As one would imagine, I don’t have any specific need to be able to measure high energy radiation, but it’s an interesting sensor to have alongside my other environmental sensors including temperature, barometric pressure, humidity, and air quality (particulate counts).
I was however able to test to see that there was a slight increase in counts by placing some uranium glass marbles directly adjacent to the sensing tube.
I also feed this data into my general monitoring system so I’m able to graph this data over time.
Mains frequency in North America is specified at a frequency of 60Hz, however in reality that number varies up and down a small amount as load and generation balance on the power grid.
As generation exceeds load, physically the turbines and generators will speed up and result in a slightly faster frequency. Conversely as load exceeds generation the extra demand will slow down the generators resulting in a slightly lower frequency. These changes are regulated and dampened by careful control of capacity, and the physical inertia of many many tons of spinning steel in turbines and generators across the grid.
These factors are part of a fine balancing act the grid operators manage, as they tune generation capacity to meet demand. Over the long term the grid operators manage these variations to average out to 60Hz, but over the short term we can measure these variations.
In the context of the significant power outages in Texas, some discussions with a friend inspired me to measure the variations in my region. In my case, I’m part of the Western Interconnection, which is not directly associated with the grid in Texas, so my data is not relevant to events there, but is generally interesting to explore.
I used an old wall wart power adapter with an AC output, and fed it into my frequency counter (which is referenced on a rubidium standard) and set up 1 second sampling intervals. In this case this is a view of about 1 minute of samples at roughly 4:30 in the afternoon. We can see load varying a bit over the minute, and overall load appears to be slightly exceeding generation as the frequency is running slightly below 60Hz.
Running slightly slow in the afternoon is not at all uncommon, as people use more energy during the day, and especially in the evening as people return home and start heating/cooking/etc. During the night typically generation will slightly exceed demand as people are sleeping, and bringing the overall average out to 60Hz.
For a number of years I’ve had some older analog oscilloscopes without storage capabilities, paired with a Saleae Logic, which has done well for my use cases in general, but there are some limitations. If a signal was faster than the Logic could capture, or not perfectly repeating to be visible on the non-storage analog scopes, it wasn’t something I could easily capture.
Recent years have seen a number of inexpensive but very capable entry level DSOs (Digital Storage Oscilloscopes) enter the market including the widely discussed Rigol DS1054Z.

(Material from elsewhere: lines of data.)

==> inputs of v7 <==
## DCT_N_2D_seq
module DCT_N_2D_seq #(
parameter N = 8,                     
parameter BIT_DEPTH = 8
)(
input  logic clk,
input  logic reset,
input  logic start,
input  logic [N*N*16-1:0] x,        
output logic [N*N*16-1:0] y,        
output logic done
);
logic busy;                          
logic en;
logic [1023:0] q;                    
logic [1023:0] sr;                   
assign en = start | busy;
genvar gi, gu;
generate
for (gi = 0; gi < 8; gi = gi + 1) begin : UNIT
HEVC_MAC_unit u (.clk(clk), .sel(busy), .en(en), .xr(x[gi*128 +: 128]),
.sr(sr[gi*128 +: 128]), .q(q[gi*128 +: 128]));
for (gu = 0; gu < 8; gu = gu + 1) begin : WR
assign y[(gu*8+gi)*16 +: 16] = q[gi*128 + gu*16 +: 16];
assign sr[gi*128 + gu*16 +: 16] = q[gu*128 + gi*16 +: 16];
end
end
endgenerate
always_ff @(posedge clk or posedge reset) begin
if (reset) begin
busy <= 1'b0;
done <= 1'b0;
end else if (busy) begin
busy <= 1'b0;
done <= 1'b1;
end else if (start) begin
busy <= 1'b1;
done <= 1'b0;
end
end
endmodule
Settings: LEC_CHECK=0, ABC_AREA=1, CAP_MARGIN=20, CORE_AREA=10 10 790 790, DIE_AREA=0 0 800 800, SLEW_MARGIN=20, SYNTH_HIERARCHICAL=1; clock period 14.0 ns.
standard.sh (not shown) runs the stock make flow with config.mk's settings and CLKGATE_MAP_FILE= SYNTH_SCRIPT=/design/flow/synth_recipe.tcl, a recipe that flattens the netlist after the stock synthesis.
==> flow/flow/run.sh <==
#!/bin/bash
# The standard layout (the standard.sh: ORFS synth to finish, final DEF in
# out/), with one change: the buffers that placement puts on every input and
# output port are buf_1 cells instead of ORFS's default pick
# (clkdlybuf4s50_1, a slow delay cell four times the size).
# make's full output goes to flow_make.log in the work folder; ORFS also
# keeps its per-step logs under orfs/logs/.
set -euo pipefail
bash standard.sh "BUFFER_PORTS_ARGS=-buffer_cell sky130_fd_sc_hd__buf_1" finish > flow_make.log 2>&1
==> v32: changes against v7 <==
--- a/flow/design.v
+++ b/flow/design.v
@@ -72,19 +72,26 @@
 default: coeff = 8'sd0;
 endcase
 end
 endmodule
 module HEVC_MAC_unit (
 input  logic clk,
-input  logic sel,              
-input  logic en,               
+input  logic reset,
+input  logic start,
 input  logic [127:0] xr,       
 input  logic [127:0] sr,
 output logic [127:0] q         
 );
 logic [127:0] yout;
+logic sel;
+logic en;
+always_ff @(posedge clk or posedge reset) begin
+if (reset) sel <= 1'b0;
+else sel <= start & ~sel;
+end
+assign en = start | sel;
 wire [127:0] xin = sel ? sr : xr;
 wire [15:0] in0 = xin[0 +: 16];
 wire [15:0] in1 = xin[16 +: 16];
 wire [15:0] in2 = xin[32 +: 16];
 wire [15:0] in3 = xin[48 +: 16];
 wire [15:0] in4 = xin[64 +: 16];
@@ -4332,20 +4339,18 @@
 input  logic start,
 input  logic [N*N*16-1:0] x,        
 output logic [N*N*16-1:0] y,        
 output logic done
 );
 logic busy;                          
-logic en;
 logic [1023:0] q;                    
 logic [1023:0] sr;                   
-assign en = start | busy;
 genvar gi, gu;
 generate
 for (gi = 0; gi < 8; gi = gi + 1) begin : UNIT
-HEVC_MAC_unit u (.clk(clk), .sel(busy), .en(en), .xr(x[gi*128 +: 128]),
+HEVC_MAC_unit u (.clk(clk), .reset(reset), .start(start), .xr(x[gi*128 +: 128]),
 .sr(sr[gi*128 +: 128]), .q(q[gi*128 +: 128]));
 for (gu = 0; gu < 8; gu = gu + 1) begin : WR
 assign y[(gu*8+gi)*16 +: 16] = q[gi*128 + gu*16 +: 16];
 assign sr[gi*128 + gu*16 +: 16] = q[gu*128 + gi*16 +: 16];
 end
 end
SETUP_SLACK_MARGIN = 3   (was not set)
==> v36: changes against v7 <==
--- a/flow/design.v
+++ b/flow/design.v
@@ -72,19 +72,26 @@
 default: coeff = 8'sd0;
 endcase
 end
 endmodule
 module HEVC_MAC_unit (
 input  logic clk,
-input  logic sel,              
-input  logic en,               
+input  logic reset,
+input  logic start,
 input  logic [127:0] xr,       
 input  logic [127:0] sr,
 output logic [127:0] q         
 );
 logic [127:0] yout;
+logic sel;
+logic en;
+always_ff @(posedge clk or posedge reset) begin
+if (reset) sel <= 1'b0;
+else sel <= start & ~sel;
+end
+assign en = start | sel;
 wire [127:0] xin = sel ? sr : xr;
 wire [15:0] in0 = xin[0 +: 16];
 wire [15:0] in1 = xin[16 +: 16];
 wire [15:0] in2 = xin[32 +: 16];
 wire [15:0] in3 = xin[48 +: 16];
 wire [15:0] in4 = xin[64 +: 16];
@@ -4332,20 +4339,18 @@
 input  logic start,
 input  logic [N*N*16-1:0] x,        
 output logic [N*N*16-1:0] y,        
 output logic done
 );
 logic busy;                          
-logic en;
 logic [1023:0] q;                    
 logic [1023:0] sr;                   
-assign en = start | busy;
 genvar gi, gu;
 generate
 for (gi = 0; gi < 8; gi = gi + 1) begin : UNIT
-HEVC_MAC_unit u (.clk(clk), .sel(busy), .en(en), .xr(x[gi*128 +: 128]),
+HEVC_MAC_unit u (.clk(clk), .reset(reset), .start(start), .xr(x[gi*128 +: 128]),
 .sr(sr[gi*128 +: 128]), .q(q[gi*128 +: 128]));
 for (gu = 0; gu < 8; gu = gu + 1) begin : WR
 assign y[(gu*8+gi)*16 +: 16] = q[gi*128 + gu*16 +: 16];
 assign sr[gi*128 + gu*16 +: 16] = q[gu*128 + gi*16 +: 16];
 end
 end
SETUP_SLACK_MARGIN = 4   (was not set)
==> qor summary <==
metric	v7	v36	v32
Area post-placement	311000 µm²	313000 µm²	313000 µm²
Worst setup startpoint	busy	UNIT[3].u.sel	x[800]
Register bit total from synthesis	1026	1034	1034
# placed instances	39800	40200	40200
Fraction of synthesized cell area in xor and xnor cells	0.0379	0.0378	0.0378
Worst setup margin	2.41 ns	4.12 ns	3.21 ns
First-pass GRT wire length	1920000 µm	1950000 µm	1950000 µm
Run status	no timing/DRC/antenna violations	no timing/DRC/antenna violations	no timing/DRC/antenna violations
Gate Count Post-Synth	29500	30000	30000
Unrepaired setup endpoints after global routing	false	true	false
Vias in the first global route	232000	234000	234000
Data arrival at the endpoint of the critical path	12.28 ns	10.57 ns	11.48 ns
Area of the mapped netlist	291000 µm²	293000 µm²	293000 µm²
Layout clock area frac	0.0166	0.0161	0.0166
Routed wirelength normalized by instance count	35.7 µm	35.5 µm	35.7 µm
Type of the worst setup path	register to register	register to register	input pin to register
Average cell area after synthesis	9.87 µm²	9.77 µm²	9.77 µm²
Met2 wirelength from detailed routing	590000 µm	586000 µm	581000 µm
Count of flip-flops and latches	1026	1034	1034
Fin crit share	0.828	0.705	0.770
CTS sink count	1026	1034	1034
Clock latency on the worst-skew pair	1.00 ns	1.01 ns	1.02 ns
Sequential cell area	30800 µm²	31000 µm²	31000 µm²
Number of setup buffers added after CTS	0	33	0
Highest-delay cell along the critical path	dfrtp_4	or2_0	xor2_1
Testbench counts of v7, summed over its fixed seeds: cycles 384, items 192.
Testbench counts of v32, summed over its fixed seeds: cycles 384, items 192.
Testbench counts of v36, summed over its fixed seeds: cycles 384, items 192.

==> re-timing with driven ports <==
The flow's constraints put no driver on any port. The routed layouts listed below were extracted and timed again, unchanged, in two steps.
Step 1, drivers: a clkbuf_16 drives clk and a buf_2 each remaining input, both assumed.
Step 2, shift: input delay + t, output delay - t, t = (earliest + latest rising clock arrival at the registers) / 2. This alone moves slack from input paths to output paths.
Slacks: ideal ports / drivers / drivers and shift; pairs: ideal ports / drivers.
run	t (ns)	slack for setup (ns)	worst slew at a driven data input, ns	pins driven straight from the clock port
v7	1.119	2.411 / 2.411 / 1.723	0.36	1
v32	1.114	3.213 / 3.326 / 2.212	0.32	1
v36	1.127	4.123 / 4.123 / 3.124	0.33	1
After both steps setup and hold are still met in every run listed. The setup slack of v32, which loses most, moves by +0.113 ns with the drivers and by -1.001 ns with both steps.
Context: an optimization exercise on an open-source flow, tuned for small area and a short achievable clock period. The choices shown serve that exercise and are no tape-out recipe.
Function was checked by simulation only, so behaviour that the tests miss may differ from the original.
Power is estimated from default activity; no workload was simulated.

[flow/design.v]
module memory_unit(
    input CLK, RESET,  
    input [3:0] ADDR,  
    input [7:0] DATA_IN,  
    input READ, WRITE,  
    input [7:0] SEARCH_KEY,  
    output reg [7:0] DATA_OUT,  
    output reg [7:0] SEARCH_RESULT  
);
reg [7:0] dasd_memory [0:15];  
reg [7:0] cam_key [0:7];       
genvar g, b;
wire nrd, nwr, nwen;
wire [3:0] na;
g_inv u_nrd (.a(READ), .y(nrd));
g_inv u_nwr (.a(WRITE), .y(nwr));
generate
    for (g = 0; g < 4; g = g + 1) begin : ainv
        g_inv u_na (.a(ADDR[g]), .y(na[g]));
    end
endgenerate
g_or3 u_nwen (.a(RESET), .b(READ), .c(nwr), .y(nwen));
wire [3:0] pa;
g_nor2 u_pa0 (.a(ADDR[1]), .b(ADDR[0]), .y(pa[0]));
g_nor2 u_pa1 (.a(ADDR[1]), .b(na[0]), .y(pa[1]));
g_nor2 u_pa2 (.a(na[1]), .b(ADDR[0]), .y(pa[2]));
g_nor2 u_pa3 (.a(na[1]), .b(na[0]), .y(pa[3]));
wire [3:0] wq, rq;
g_nor3 u_wq0 (.a(nwen), .b(ADDR[3]), .c(ADDR[2]), .y(wq[0]));
g_nor3 u_wq1 (.a(nwen), .b(ADDR[3]), .c(na[2]), .y(wq[1]));
g_nor3 u_wq2 (.a(nwen), .b(na[3]), .c(ADDR[2]), .y(wq[2]));
g_nor3 u_wq3 (.a(nwen), .b(na[3]), .c(na[2]), .y(wq[3]));
g_nor3 u_rq0 (.a(nrd), .b(ADDR[3]), .c(ADDR[2]), .y(rq[0]));
g_nor3 u_rq1 (.a(nrd), .b(ADDR[3]), .c(na[2]), .y(rq[1]));
g_nor3 u_rq2 (.a(nrd), .b(na[3]), .c(ADDR[2]), .y(rq[2]));
g_nor3 u_rq3 (.a(nrd), .b(na[3]), .c(na[2]), .y(rq[3]));
wire [15:0] we_d, rsel;
wire [7:0] we_k;
generate
    for (g = 0; g < 16; g = g + 1) begin : word
        g_and2 u_we (.a(pa[g % 4]), .b(wq[g / 4]), .y(we_d[g]));
        g_and2 u_rs (.a(pa[g % 4]), .b(rq[g / 4]), .y(rsel[g]));
        always @(posedge CLK)
            if (we_d[g])
                dasd_memory[g] <= DATA_IN;
    end
    for (g = 0; g < 8; g = g + 1) begin : key
        g_and2 u_we (.a(pa[g % 4]), .b(wq[g / 4]), .y(we_k[g]));
        always @(posedge CLK)
            if (we_k[g])
                cam_key[g] <= SEARCH_KEY;
    end
endgenerate
wire [7:0] nlo, nhi, nm, mr;
generate
    for (g = 0; g < 8; g = g + 1) begin : cmp
        wire [7:0] eq;
        for (b = 0; b < 8; b = b + 1) begin : bit_eq
            g_xnor2 u_eq (.a(cam_key[g][b]), .b(SEARCH_KEY[b]), .y(eq[b]));
        end
        g_nand4 u_lo (.a(eq[0]), .b(eq[1]), .c(eq[2]), .d(eq[3]), .y(nlo[g]));
        g_nand4 u_hi (.a(eq[4]), .b(eq[5]), .c(eq[6]), .d(eq[7]), .y(nhi[g]));
        g_or2 u_nm (.a(nlo[g]), .b(nhi[g]), .y(nm[g]));                
        g_nor3 u_mr (.a(nlo[g]), .b(nhi[g]), .c(nrd), .y(mr[g]));      
    end
endgenerate
wire [7:0] ssel;
wire z47, z13;
g_and4 u_z47 (.a(nm[4]), .b(nm[5]), .c(nm[6]), .d(nm[7]), .y(z47));
g_and3 u_z13 (.a(nm[1]), .b(nm[2]), .c(nm[3]), .y(z13));
assign ssel[7] = mr[7];
g_and2 u_s6 (.a(mr[6]), .b(nm[7]), .y(ssel[6]));
g_and3 u_s5 (.a(mr[5]), .b(nm[6]), .c(nm[7]), .y(ssel[5]));
g_and4 u_s4 (.a(mr[4]), .b(nm[5]), .c(nm[6]), .d(nm[7]), .y(ssel[4]));
g_and2 u_s3 (.a(mr[3]), .b(z47), .y(ssel[3]));
g_and3 u_s2 (.a(mr[2]), .b(z47), .c(nm[3]), .y(ssel[2]));
g_and4 u_s1 (.a(mr[1]), .b(z47), .c(nm[3]), .d(nm[2]), .y(ssel[1]));
g_and3 u_s0 (.a(mr[0]), .b(z47), .c(z13), .y(ssel[0]));
wire [7:0] dout_d, sres_d;
generate
    for (b = 0; b < 8; b = b + 1) begin : bits
        wire [15:0] v;
        for (g = 0; g < 16; g = g + 1) begin : w
            assign v[g] = dasd_memory[g][b];
        end
        wire [3:0] s;
        for (g = 0; g < 4; g = g + 1) begin : spair
            g_a22oi u_s (.a1(ssel[2 * g]), .a2(v[2 * g]), .b1(ssel[2 * g + 1]), .b2(v[2 * g + 1]), .y(s[g]));
        end
        wire sh, sx;
        g_nand2 u_sh (.a(nrd), .b(SEARCH_RESULT[b]), .y(sh));
        g_and2 u_sx (.a(s[3]), .b(sh), .y(sx));
        g_nand4 u_sy (.a(s[0]), .b(s[1]), .c(s[2]), .d(sx), .y(sres_d[b]));
        wire [7:0] t;
        for (g = 0; g < 8; g = g + 1) begin : dpair
            g_a22oi u_t (.a1(rsel[2 * g]), .a2(v[2 * g]), .b1(rsel[2 * g + 1]), .b2(v[2 * g + 1]), .y(t[g]));
        end
        wire e0, e1, dh;
        g_nand4 u_e0 (.a(t[0]), .b(t[1]), .c(t[2]), .d(t[3]), .y(e0));
        g_nand4 u_e1 (.a(t[4]), .b(t[5]), .c(t[6]), .d(t[7]), .y(e1));
        g_and2 u_dh (.a(nrd), .b(DATA_OUT[b]), .y(dh));
        g_or3 u_dy (.a(e0), .b(e1), .c(dh), .y(dout_d[b]));
    end
endgenerate
always @(posedge CLK or posedge RESET) begin
    if (RESET) begin
        DATA_OUT <= 8'd0;
        SEARCH_RESULT <= 8'd0;
    end else begin
        DATA_OUT <= dout_d;
        SEARCH_RESULT <= sres_d;
    end
end
endmodule
module g_inv(input a, output y);
    assign y = ~a;
endmodule
module g_xnor2(input a, input b, output y);
    assign y = ~(a ^ b);
endmodule
module g_nand2(input a, input b, output y);
    assign y = ~(a & b);
endmodule
module g_nand4(input a, input b, input c, input d, output y);
    assign y = ~(a & b & c & d);
endmodule
module g_nor2(input a, input b, output y);
    assign y = ~(a | b);
endmodule
module g_nor3(input a, input b, input c, output y);
    assign y = ~(a | b | c);
endmodule
module g_or2(input a, input b, output y);
    assign y = a | b;
endmodule
module g_or3(input a, input b, input c, output y);
    assign y = a | b | c;
endmodule
module g_and2(input a, input b, output y);
    assign y = a & b;
endmodule
module g_and3(input a, input b, input c, output y);
    assign y = a & b & c;
endmodule
module g_and4(input a, input b, input c, input d, output y);
    assign y = a & b & c & d;
endmodule
module g_a22oi(input a1, input a2, input b1, input b2, output y);
    assign y = ~(a1 & a2 | b1 & b2);
endmodule
[flow/flow/run.sh]
#!/bin/bash
# Own layout flow: the standard synthesis, then the standard ORFS steps with
# extra make variables (flow/make_args.txt, one NAME=VALUE per line; @FLOW@ is
# replaced by this folder's absolute path, for hook scripts).
set -uo pipefail
here=$(cd "$(dirname "$0")" && pwd)
mapfile -t args < <(grep -v '^\s*#' "$here/make_args.txt" | grep -v '^\s*$' | sed "s#@FLOW@#$here#g")
printf '%s\n' "${args[@]}" > make_args_used.log
bash standard.sh synth > synth.log 2>&1 || exit 1
bash standard.sh "${args[@]}" finish > layout.log 2>&1
[flow/constraint.sdc]
create_clock -name core_clock -period 4.0 [get_ports {CLK}]
set_input_delay 0.8000 -clock core_clock [delete_from_list [all_inputs] [get_ports {CLK}]]
set_output_delay 0.8000 -clock core_clock [all_outputs]
set_load 0.01 [all_outputs]
[flow/standard.sh]
#!/bin/bash
# synth_recipe.tcl (not shown) runs the flow's synth.tcl, then flattens the netlist and writes it again
# the make line also repeats each setting of config.mk as NAME=value (left out here)
make -C /OpenROAD-flow-scripts/flow DESIGN_CONFIG=/design/flow/config.mk WORK_HOME=/design/flow/orfs CLKGATE_MAP_FILE= SYNTH_SCRIPT=/design/flow/synth_recipe.tcl "${@:-finish}"
[flow/flow/make_args.txt]
MATCH_CELL_FOOTPRINT=0
BUFFER_PORTS_ARGS=-buffer_cell sky130_fd_sc_hd__buf_2
CTS_ARGS=-sink_clustering_enable -repair_clock_nets -dont_use_dummy_load -buf_list sky130_fd_sc_hd__clkbuf_8 -sink_clustering_size 16 -sink_clustering_max_diameter 50
PRE_FLOORPLAN_TCL=@FLOW@/downsize.tcl
[flow/flow/downsize.tcl]
# Start every combinational cell at its smallest drive strength; the timing
# repair that follows sizes up what the clock period needs.
set db [ord::get_db]
set n 0
foreach inst [[ord::get_db_block] getInsts] {
  set m [[$inst getMaster] getName]
  if {![regexp {^(sky130_fd_sc_hd__([a-z0-9]+))_([0-9]+)$} $m -> base kind size]} { continue }
  if {$size == 1} { continue }
  if {[string match {*df*} $kind] || [string match {dl*} $kind] || [string match {clk*} $kind] || [string match {conb} $kind] || [string match {tap*} $kind]} { continue }
  set small [$db findMaster ${base}_1]
  if {$small eq "NULL" || $small eq ""} { continue }
  $inst swapMaster $small
  incr n
}
puts "downsize: $n cells set to drive strength 1"
[flow/config.mk]
export PLATFORM = sky130hd
export DESIGN_NAME = memory_unit
export DESIGN_NICKNAME = memory_unit
export VERILOG_FILES = /design/flow/design.v
export SDC_FILE = /design/flow/constraint.sdc
export NUM_CORES = 4
export LEC_CHECK = 0
export CAP_MARGIN = 20
export CORE_MARGIN = 2
export CORE_UTILIZATION = 40
export SETUP_SLACK_MARGIN = 2.2
export SLEW_MARGIN = 20
export SYNTH_HIERARCHICAL = 1
==> notes.md <==
area by class of cell:
class	count	area share
Multi-Input combinational cell	309	0.2853
Timing Repair Buffer	61	0.04925
Tap cell	270	0.03308
Timing Repair inverter	1	0.0007350
Sequential cell	208	0.6037
Clock buffer	18	0.02426
Inverter	7	0.003675
routing by layer:
layer / wire [um] / vias to the layer above
li1: - / 2241
met1: 8485 / 2479
met2: 9487 / 138
met3: 1030 / 30
met4: 354 / 0
met5: 0 / -
final timing paths:
check | from | end | slack (ps) | cells after the start
worst max-delay path | SEARCH_KEY[0] | SEARCH_RESULT[2] | 2050 | 8
worst min-delay path | RESET | SEARCH_RESULT[4] | 380 | 2
worst max register to register | cam_key[5][3] | SEARCH_RESULT[2] | 2090 | 7
worst min register to register | dasd_memory[3][1] | SEARCH_RESULT[1] | 500 | 2
max in group asynchronous | RESET | SEARCH_RESULT[3] | 3130 | 2
min in group core_clock | dasd_memory[3][1] | SEARCH_RESULT[1] | 500 | 2
sequential cells by signal, indices dropped and copies added (netlist names):
signal         flops
DATA_OUT           8
dasd_memory      128
SEARCH_RESULT      8
cam_key           64
cells in the final DEF, fill, tap and decap left out:
master	count
nor2_1	1
buf_12	4
nand2_1	8
a22oi_1	40
or3_4	1
nor3_4	8
xnor2_1	33
edfxtp_1	192
clkinvlp_4	4
clkbuf_4	1
or3_1	8
buf_2	23
or2_1	7
inv_1	3
nor2_2	3
and3_1	1
and4_4	3
xnor2_2	31
buf_6	8
nor3_1	8
and2_4	42
and3_4	3
buf_4	22
clkbuf_8	18
a22oi_2	56
and2_1	16
buf_8	3
inv_2	1
nand4_1	40
dfrtp_1	16
per-stage QoR:
| stage | instance area (um^2) | hold slack, ps |
|---|---|---|
| finish | 10210 | 383.5 |
| global route | 10210 | 393.1 |
| CTS | 9915 | 406.3 |
| detailed placement | 9165 | 503.5 |
| global placement | 9165 | 494.7 |
| floorplan | 8617 | 474.4 |
power groups by stage:
stage	combinational (mW)	clock (mW)	sequential [mW]
global placement	0.204	0	2.46
CTS	0.245	1.05	2.42
detailed placement	0.209	0	2.46
finish	0.260	1.02	2.42
global route	0.280	1.13	2.42
floorplan	0.0948	0	2.47
repair_timing:
action / CTS / global route
gates resized for setup: 95 / 56
gates cloned: 1 / 0
endpoints found under the setup margin: 94 / 74
pin swaps: 27 / 32
buffers inserted: 14 / 6
==> reports/results.tsv <==
metric	value	unit
run status	complete, no violations	
gpl congestion	0.8652	
Final period util	0.4877	
nets@finish	630	
row count	52	
Initial Utilization	0.4107	
DRT iter0 DRCs	435	
Place WS	1206	ps
worst-path fanout max	16	
Floorplan Core Area	0.02036	mm^2
Ports	40	
TritonCTS Buffers	18	
Critical Path Start Type	primary input	
Multi-input gate area	0.002914	mm^2
Hold Buf Count CTS	0	
fin cells	874	
clock-pin slew on the worst setup and hold paths	100	ps
clock power share	0.275	
Die W	148.6	um
syn nets	548	
Clock Skew	78.19	ps
Crit. End Element	flip-flop	
final setup margin	2049	ps
vias in the first global route	4904	
clk latency of the worst-skew pair	530	ps
Worst path max stage delay	290	ps
GRT Util Overall	0.1746	
DRT Pass-1 Iters	5	
Most Frequent Cell on Critical Path	nand4_1	
met3 Resource Use GR	0.02546	
Internal Power	2.916	mW
share of cells above drive strength 1	0.3825	
CTS H-tree lvls	1	
PwrDens	361.5	mW/mm^2
Die Ht	148.6	um
CP top delay family	simple AND/OR/NAND/NOR gates	
Net Switching	0.7760	mW
routed wire length	19360	um
final antenna-violating net count	0	
TNS Setup	0	ps
DRC violations left	0	
number of inserted diodes	0	
CP arrival	2340	ps
sw frac	0.2102	
CP max-delay cell	or2_1	
Final HPWL DP	13130	um
Synthesis Warnings	11	
port bufs	39	
Sequential Power Share	0.655	
crit-path cells	buf_12 -> xnor2_2 -> nand4_1 -> or2_1 -> and4_4 -> and3_4 -> a22oi_2 -> nand4_1	
largest net degree at the start of global routing	17	
Fin. Hold Viols	0	
Leakage	3.267	nW
gr ovfl total	0	
CTS Buffer Depth	3	
antenna violations before repair	0	
Inst Count DP	835	
Crit Path Category	in2reg	
worst hold path type	in2async	
most used routing layer	met2	
cell chosen for the clock root	clkbuf_8	
met1 Track Usage GR	0.2419	
CTS tree	yes	
routed len/inst	22.15	um
Required @ worst endpoint	4390	ps
Max VDD drop	0.3229	mV
Final Max Slew Viols	0	
Mapped Cells	524	
clock sinks	208	
Reg area	0.006166	mm^2
max-cap viol count	0	
total chip power	3.692	mW
RSZ-0062 raised after global routing	yes	
first-pass GRT wire length	29060	um
Via-to-Cell Ratio	5.593	
post-layout util	0.5015	
Fmax	512.6	MHz
Slew headroom	0.5240	
Die Footprint	0.02208	mm^2
Worst Tran Pin Value	713.3	ps
DR vias	4888	
Gate power share	0.070	
fillers	1667	
final setup fails	0	
min Tclk post-route	1951	ps
GR Util met2	0.2910	
Crit path buffers/inverters	1	

-- port drivers added, routing unchanged --
In the flow no input, the clock included, has a driving cell. The finished layout below was timed again as built, in two steps. Step 1 (the two cells are an assumption about what drives the block):
set clk [get_ports {CLK}]
set_driving_cell -lib_cell sky130_fd_sc_hd__clkbuf_16 $clk
set_driving_cell -lib_cell sky130_fd_sc_hd__buf_2 [delete_from_list [all_inputs] $clk]
Step 2, shift: input delay + t, output delay - t, t = (earliest + latest rising clock arrival at the registers) / 2. This alone moves slack from input paths to output paths. Three values: ideal, step 1, step 2; two values: the first two.
t (ns): 0.528
setup slack, ns: 2.049 / 2.037 / 1.508
pins driven straight from the clock port: 1
After both steps setup and hold are still met in this run. The setup slack of this run moves by -0.012 ns with the drivers and by -0.541 ns with both steps.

I recently had an occasion to try and capture a very fast, but not frequently repeating signal in the phase comparator circuit of my homebrew GPSDO boards, and it wasn’t a good match for either my analog scopes or the Logic, so I took it as the impetus to finally pick up a DSO. The Rigol DS1054Z is a few years old at this point, and while there’s a firmware tweak to enable 100MHz operation, more recent options with a few years of advancement means that the Rigol is competing with newer, faster scopes, with more features in the same price bracket.
I ended up picking up the Siglent SDS1202X-E, which is a 200MHz, two channel scope. While I’m not any real reviewer, and am not going to touch the surface on the features, I will say I’m pleased with how it’s working. It was able to illuminate the signals I was interested in within a matter of minutes after getting it out of the box. I look forward to being able to get a better view of signals in my projects that I had avoided or worked around during testing in the past.